DATA LISTING
==*==
<file path="src/rtl/fetch_if.sv">
// ---------------------------------------------------------------------------
// Module   : fetch_if
// Brief    : Instruction-memory request bus plus decode-side output bus.
// Revision : 1.0
// ---------------------------------------------------------------------------
`default_nettype none

interface fetch_if #(
    parameter int AW = 32
);
    logic          imem_req;
    logic [AW-1:0] imem_addr;
    logic          imem_gnt;
    logic [31:0]   imem_rdata;
    logic          out_valid;
    logic          out_ready;
    logic [AW-1:0] out_PC;
    logic [AW-1:0] out_PC_4;
    logic [31:0]   out_inst;

    modport master (
        output imem_req, imem_addr,
        input  imem_gnt, imem_rdata,
        output out_valid, out_PC, out_PC_4, out_inst,
        input  out_ready
    );

    modport slave (
        input  imem_req, imem_addr,
        output imem_gnt, imem_rdata,
        input  out_valid, out_PC, out_PC_4, out_inst,
        output out_ready
    );
endinterface

`default_nettype wire

</file>
<file path="src/rtl/fetch_unit.sv">
// ---------------------------------------------------------------------------
// Module   : fetch_unit
// Brief    : Sequential instruction fetcher with a DEPTH-entry fetch queue.
// Revision : 1.0
// ---------------------------------------------------------------------------
`default_nettype none

module fetch_unit #(
    parameter int AW    = 32,
    parameter int DEPTH = 4,
    parameter int STEP  = 4
) (
    input  wire logic          clk,
    input  wire logic          rst,
    input  wire logic [AW-1:0] PC_START,
    input  wire logic          redirect,
    input  wire logic [AW-1:0] PC_IN,
    fetch_if.master            bus
);
    localparam int PW = $clog2(DEPTH);
    localparam int CW = PW + 1;
    localparam logic [CW-1:0] c_DEPTH_CNT = CW'(DEPTH);
    localparam logic [AW-1:0] c_STEP      = AW'(STEP);

    logic [AW-1:0] r_pc;
    logic [AW-1:0] r_req_pc;
    logic [PW-1:0] r_head;
    logic [PW-1:0] r_tail;
    logic [CW-1:0] r_count;
    logic          r_inflight;
    logic [AW-1:0] r_q_pc   [DEPTH];
    logic [31:0]   r_q_inst [DEPTH];

    logic [CW-1:0] w_occ;
    logic          w_req;
    logic          w_fire;
    logic          w_push;
    logic          w_pop;

    // Outstanding response counts as occupied so the queue can never overflow.
    assign w_occ  = r_count + {{(CW-1){1'b0}}, r_inflight};
    assign w_req  = ~rst & ~redirect & (w_occ < c_DEPTH_CNT);
    assign w_fire = w_req & bus.imem_gnt;
    assign w_push = r_inflight & ~redirect;
    assign w_pop  = (r_count != '0) & bus.out_ready & ~redirect;

    always_ff @(posedge clk) begin
        if (rst) begin
            r_pc       <= PC_START;
            r_count    <= '0;
            r_head     <= '0;
            r_tail     <= '0;
            r_inflight <= 1'b0;
        end else if (redirect) begin
            r_pc       <= PC_IN;
            r_count    <= '0;
            r_head     <= '0;
            r_tail     <= '0;
            r_inflight <= 1'b0;
        end else begin
            if (w_fire) begin
                r_pc <= r_pc + c_STEP;
            end
            r_inflight <= w_fire;
            if (w_push) begin
                r_tail <= r_tail + PW'(1);
            end
            if (w_pop) begin
                r_head <= r_head + PW'(1);
            end
            case ({w_push, w_pop})
                2'b10:   r_count <= r_count + CW'(1);
                2'b01:   r_count <= r_count - CW'(1);
                default: r_count <= r_count;
            endcase
        end
    end

    // Queue storage needs no reset: entries are only visible once counted.
    always_ff @(posedge clk) begin
        if (w_fire) begin
            r_req_pc <= r_pc;
        end
        if (~rst & w_push) begin
            r_q_pc[r_tail]   <= r_req_pc;
            r_q_inst[r_tail] <= bus.imem_rdata;
        end
    end

    assign bus.imem_req  = w_req;
    assign bus.imem_addr = r_pc;
    assign bus.out_valid = (r_count != '0);
    assign bus.out_PC    = r_q_pc[r_head];
    assign bus.out_PC_4  = r_q_pc[r_head] + c_STEP;
    assign bus.out_inst  = r_q_inst[r_head];

endmodule

`default_nettype wire

</file>
<file path="src/flat_wrapper.sv">
// flat-port wrapper written by rule: the top's interface ports become plain ports
module fetch_unit_flat 
#(
    parameter int AW    = 32,
    parameter int DEPTH = 4,
    parameter int STEP  = 4
)
  (clk, rst, PC_START, redirect, PC_IN, bus_imem_req, bus_imem_addr, bus_imem_gnt, bus_imem_rdata, bus_out_valid, bus_out_PC, bus_out_PC_4, bus_out_inst, bus_out_ready);
  fetch_if #(.AW(AW)) bus_i ();
  input  wire logic clk;
  input  wire logic rst;
  input  wire logic [AW-1:0] PC_START;
  input  wire logic redirect;
  input  wire logic [AW-1:0] PC_IN;
  output wire logic [$bits(bus_i.imem_req)-1:0] bus_imem_req;
  output wire logic [$bits(bus_i.imem_addr)-1:0] bus_imem_addr;
  input wire logic [$bits(bus_i.imem_gnt)-1:0] bus_imem_gnt;
  input wire logic [$bits(bus_i.imem_rdata)-1:0] bus_imem_rdata;
  output wire logic [$bits(bus_i.out_valid)-1:0] bus_out_valid;
  output wire logic [$bits(bus_i.out_PC)-1:0] bus_out_PC;
  output wire logic [$bits(bus_i.out_PC_4)-1:0] bus_out_PC_4;
  output wire logic [$bits(bus_i.out_inst)-1:0] bus_out_inst;
  input wire logic [$bits(bus_i.out_ready)-1:0] bus_out_ready;
  assign bus_imem_req = bus_i.imem_req;
  assign bus_imem_addr = bus_i.imem_addr;
  assign bus_i.imem_gnt = bus_imem_gnt;
  assign bus_i.imem_rdata = bus_imem_rdata;
  assign bus_out_valid = bus_i.out_valid;
  assign bus_out_PC = bus_i.out_PC;
  assign bus_out_PC_4 = bus_i.out_PC_4;
  assign bus_out_inst = bus_i.out_inst;
  assign bus_i.out_ready = bus_out_ready;
  fetch_unit #(.AW(AW), .DEPTH(DEPTH), .STEP(STEP)) u_core (.clk(clk), .rst(rst), .PC_START(PC_START), .redirect(redirect), .PC_IN(PC_IN), .bus(bus_i));
endmodule
</file>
==*==
Copy out all lines above that include the string "Brief".

// Brief    : Instruction-memory request bus plus decode-side output bus.
// Brief    : Sequential instruction fetcher with a DEPTH-entry fetch queue.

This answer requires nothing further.